Tot leven kwam weer de invoering van de Ecologische Hoofd Structuur, zo rond de eeuwwisseling. “In programma’s als Vroege Vogels hoorde je de ecologen elkaar afvallen. Hoe kon dat nou? Leuk om te horen natuurlijk, al die verschillen. Maar zoiets komt slecht over. Niet goed voor de bedrijfstak. Kom eerst samen maar eens tot overeenstemming voor je naar buiten treedt.”

Door de grote interne gerichtheid bleef – professioneel gezien – bij de ecologen de aanzwellende maatschappelijke frustratie onderbelicht. Geen certificeringen in de bedrijfstak, geen heldere klachtenprocedures. In Burgers ogen zou het groene netwerk het beste kunnen functioneren als brancheorganisatie van niks anders dan commerciële adviesbureaus die zich tot taak gesteld hebben ontwikkelingen mogelijk te maken.

“Je kon op bijeenkomsten van bouwers horen dat goede ecologen niet bestonden. De enige goede ecoloog was een dode. Vreemd, want in de sector werken heel veel goede mensen. De kwaliteit was toch niet zo beroerd dat je honderden klachten kreeg.”

Met Burger kwam een man binnen die gewend is statements af te geven. Hop, weer een steen in de vijver. Laat maar van je horen. Tot zijn verrassing kwam vorig najaar op de aanval op de Natuurwet nauwelijks reactie. Terwijl zijn organisatie toch alle kennis bundelt van zeventig bedrijven die wat de ecologie betreft het beste bieden wat Nederland in huis heeft. De leden zijn afkomstig van uitblinkers als DHV, Grontmij en Witteveen+Bos. Noem ze maar op, van Arcadis en Aequator tot Taken en Tauw. “Onze argumentatie dat de Natuurwet niet uitvoerbaar is, maakte weinig indruk. Best lastig. We worden blijkbaar gezien als een milieulobby. Alles zal via de rechter gaan, handhaving is niet te doen. Wij zijn de inrichters van Nederland. Je zou verwachten dat als zo’n club met bezwaren komt de staatssecretaris zich minstens afvraagt: wat bedoelen jullie eigenlijk?”

Eenpitters

De voorzitter van het Netwerk Groene Bureaus benadrukt zich te zien als partner van het bedrijfsleven, met een onafhankelijke inbreng. Zijn organisatie trekt om de krachten te bundelen op met NLingenieurs, de Unie van Waterschappen en Deltares. Of zijn club niet beter op kan gaan in brancheorganisatie NLingenieurs? Geen denken aan. Het netwerk telt vele eenpitters en kleine bureaus die terugdeinzen voor de hoge contributiegelden die NLingenieurs in rekening brengt. Het startbedrag van jaarlijks 400 euro houdt iedereen bij elkaar.

Postzegelacties

Burger begrijpt de ergernis over modderkruipers, zeggeslakken en ander klein grut. Hij spreekt over irritatie door hinderlijke postzegelacties. “Eigenlijk zijn er niet zo veel problemen. Het is meer een kwestie van procesbeheersing en daar kunnen juist de ecologen een goede bijdrage aan leveren. Veel knelpunten vinden hun oorzaak in Natura 2000 en de Nederlandse toevoegingen aan het Europese beleid. Daaraan hebben we de Dierenpartij te danken.”

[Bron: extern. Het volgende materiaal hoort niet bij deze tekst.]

Background: an optimization exercise with open tools, aiming at small area and a short achievable clock period. Do not read the settings as production practice. The RTL was checked by simulation tests, not by an equivalence proof against the original design. The flow treats the clock pin as an ideal source. Dropping or thinning the clock tree relies on that and would not hold on a real chip. Power is estimated from default activity; no workload was simulated.

== try-yarrow ==
Design Benes_8p, start of the top module:
module Benes_8p (input wire [2:0] mp0, mp1, mp2, mp3, mp4, mp5, mp6, mp7,
    input clk,
    output wire [19:0] state
);
clock: 2.5 ns
lec_check: 0
cap_margin: 20
core_margin: 2
core_utilization: 65
setup_slack_margin: 1.3
slew_margin: 20
standard.sh (not shown) runs the stock make flow with config.mk's settings and CLKGATE_MAP_FILE= SYNTH_SCRIPT=/design/flow/synth_recipe.tcl, a recipe that flattens the netlist after the stock synthesis.
==> flow/flow/run.sh <==
#!/bin/bash
# The standard layout, with the clock tree built by flow/clock_tree.tcl (a
# tree with up to FLOW_CTS_LEAF registers per leaf buffer) in
# place of TritonCTS's.
set -euo pipefail
here=$(pwd)
export FLOW_CTS_LEAF=${FLOW_CTS_LEAF:-38}
export FLOW_CLOCK_PORT=clk
bash standard.sh "PRE_CTS_TCL=$here/flow/clock_tree.tcl" "POST_CTS_TCL=$here/flow/input_buffers.tcl" "BUFFER_PORTS_ARGS=-buffer_cell sky130_fd_sc_hd__buf_2" finish > "$here/make_finish.log" 2>&1
test -f out/final.def
==> flow/flow/clock_tree.tcl <==
set ::ct_leaf [expr {[info exists ::env(FLOW_CTS_LEAF)] ? $::env(FLOW_CTS_LEAF) : 32}]
set ::ct_cell sky130_fd_sc_hd__clkbuf_16
set ::ct_port_max 4
set ::ct_block [ord::get_db_block]
set ::ct_master [[ord::get_db] findMaster $::ct_cell]

proc ct_center {iterms} {
  set sx 0.0; set sy 0.0
  foreach it $iterms {
    set b [[$it getInst] getBBox]
    set sx [expr {$sx + ([$b xMin] + [$b xMax]) / 2.0}]
    set sy [expr {$sy + ([$b yMin] + [$b yMax]) / 2.0}]
  }
  set n [llength $iterms]
  return [list [expr {$sx / $n}] [expr {$sy / $n}]]
}

# Estimated load (fF) of a leaf net over points {x y} in database units:
# the pins plus a Steiner length guess for their bounding box.
proc ct_load {pts} {
  set n [llength $pts]
  if {$n == 0} { return 0.0 }
  set x0 1e12; set y0 1e12; set x1 -1e12; set y1 -1e12
  foreach p $pts {
    lassign $p it x y
    if {$x < $x0} { set x0 $x }
    if {$x > $x1} { set x1 $x }
    if {$y < $y0} { set y0 $y }
    if {$y > $y1} { set y1 $y }
  }
  set dbu [[$::ct_block getTech] getDbUnitsPerMicron]
  set w [expr {($x1 - $x0) / double($dbu)}]
  set h [expr {($y1 - $y0) / double($dbu)}]
  set len [expr {0.8 * sqrt($n * $w * $h) + ($w + $h) / 2.0}]
  return [expr {$n * 1.8 + $len * 0.17}]
}

# Split the registers into k groups: cut along the longer spread, near the
# point that gives each side registers in proportion to its groups, where
# the larger estimated load per group is smallest.
proc ct_split {iterms k} {
  if {$k <= 1} { return [list $iterms] }
  set pts {}
  set xs {}; set ys {}
  foreach it $iterms {
    set b [[$it getInst] getBBox]
    set x [expr {([$b xMin] + [$b xMax]) / 2}]
    set y [expr {([$b yMin] + [$b yMax]) / 2}]
    lappend pts [list $it $x $y]
    lappend xs $x; lappend ys $y
  }
  set xs [lsort -integer $xs]; set ys [lsort -integer $ys]
  set axis [expr {([lindex $xs end] - [lindex $xs 0]) >= ([lindex $ys end] - [lindex $ys 0]) ? 1 : 2}]
  set pts [lsort -integer -index $axis $pts]
  set n [llength $pts]
  set k1 [expr {$k / 2}]
  set k2 [expr {$k - $k1}]
  set h0 [expr {($n * $k1 + $k / 2) / $k}]
  set d [expr {$n / 10}]
  set best_h $h0
  set best 1e12
  for {set h [expr {$h0 - $d}]} {$h <= $h0 + $d} {incr h} {
    if {$h < 1 || $h > $n - 1} { continue }
    set ca [expr {[ct_load [lrange $pts 0 [expr {$h - 1}]]] / $k1}]
    set cb [expr {[ct_load [lrange $pts $h end]] / $k2}]
    set c [expr {max($ca, $cb)}]
    if {$c < $best} { set best $c; set best_h $h }
  }
  set a {}; set b {}
  foreach p [lrange $pts 0 [expr {$best_h - 1}]] { lappend a [lindex $p 0] }
  foreach p [lrange $pts $best_h end] { lappend b [lindex $p 0] }
  return [concat [ct_split $a $k1] [ct_split $b $k2]]
}

proc ct_buffer {name x y in_net out_net} {
  set ct_block $::ct_block; set ct_master $::ct_master
  set inst [odb::dbInst_create $ct_block $ct_master $name]
  $inst setLocation [expr {int($x)}] [expr {int($y)}]
  $inst setPlacementStatus PLACED
  [$inst findITerm A] connect $in_net
  [$inst findITerm X] connect $out_net
  return $inst
}

proc ct_build {} {
  set port [$::ct_block findBTerm $::env(FLOW_CLOCK_PORT)]
  set clk [$port getNet]
  set sinks [$clk getITerms]
  set k [expr {([llength $sinks] + $::ct_leaf - 1) / $::ct_leaf}]
  set groups [ct_split $sinks $k]
  # the clock port drives the leaf buffers itself when there are at most
  # ct_port_max of them, else through one root buffer
  if {$k <= $::ct_port_max} {
    set feed $clk
  } else {
    set feed [odb::dbNet_create $::ct_block clknet_root]
    $feed setSigType CLOCK
  }
  puts "clock_tree: [llength $sinks] sinks in $k groups, root buffer: [expr {$k > $::ct_port_max}]"
  set i 0
  set leaves {}
  foreach g $groups {
    set net [odb::dbNet_create $::ct_block clknet_leaf_$i]
    $net setSigType CLOCK
    foreach it $g {
      $it disconnect
      $it connect $net
    }
    lassign [ct_center $g] x y
    set inst [ct_buffer clkbuf_leaf_$i $x $y $feed $net]
    lappend leaves [$inst findITerm A]
    incr i
  }
  if {$k > $::ct_port_max} {
    lassign [ct_center $leaves] x y
    ct_buffer clkbuf_root $x $y $clk $feed
  }
  $clk setSigType CLOCK
}
ct_build

set_propagated_clock [all_clocks]
proc clock_tree_synthesis {args} {
  puts "clock_tree: TritonCTS skipped, the tree is built"
}
==> flow/flow/input_buffers.tcl <==
# Run as ORFS's POST_CTS_TCL hook: the buffers on the permutation inputs
# drive paths with time to spare, so they are made the smallest buffer; timing
# repair after global routing may size them up again.
foreach bterm [[ord::get_db_block] getBTerms] {
  if {![string match "mp*" [$bterm getName]] || [$bterm getNet] == "NULL"} { continue }
  foreach it [[$bterm getNet] getITerms] {
    if {![$it isInputSignal]} { continue }
    set inst [$it getInst]
    if {[string match "sky130_fd_sc_hd__buf_*" [[$inst getMaster] getName]]} {
      replace_cell [$inst getName] sky130_fd_sc_hd__buf_1
    }
  }
}
detailed_placement
try-yarrow: no failed stages, no open violations at the end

De natuur valt volgens Burger prima te beschermen door elders te compenseren. Bij dieren denkt hij aan concrete managementplannen per soort. “Plannen die staan voor het behoud van de diersoort in een gebied, dus niet op postzegelniveau. De kennis hiervoor is bij de leden van het Netwerk Groene Bureaus ruim aanwezig. Men is breed enthousiast. Het probleem zit in de voorfinanciering, helaas krijgt de werkwijze politiek geen prioriteit. Wij leven van de mitigatie, van de dynamiek. Niet van de behoudzucht.”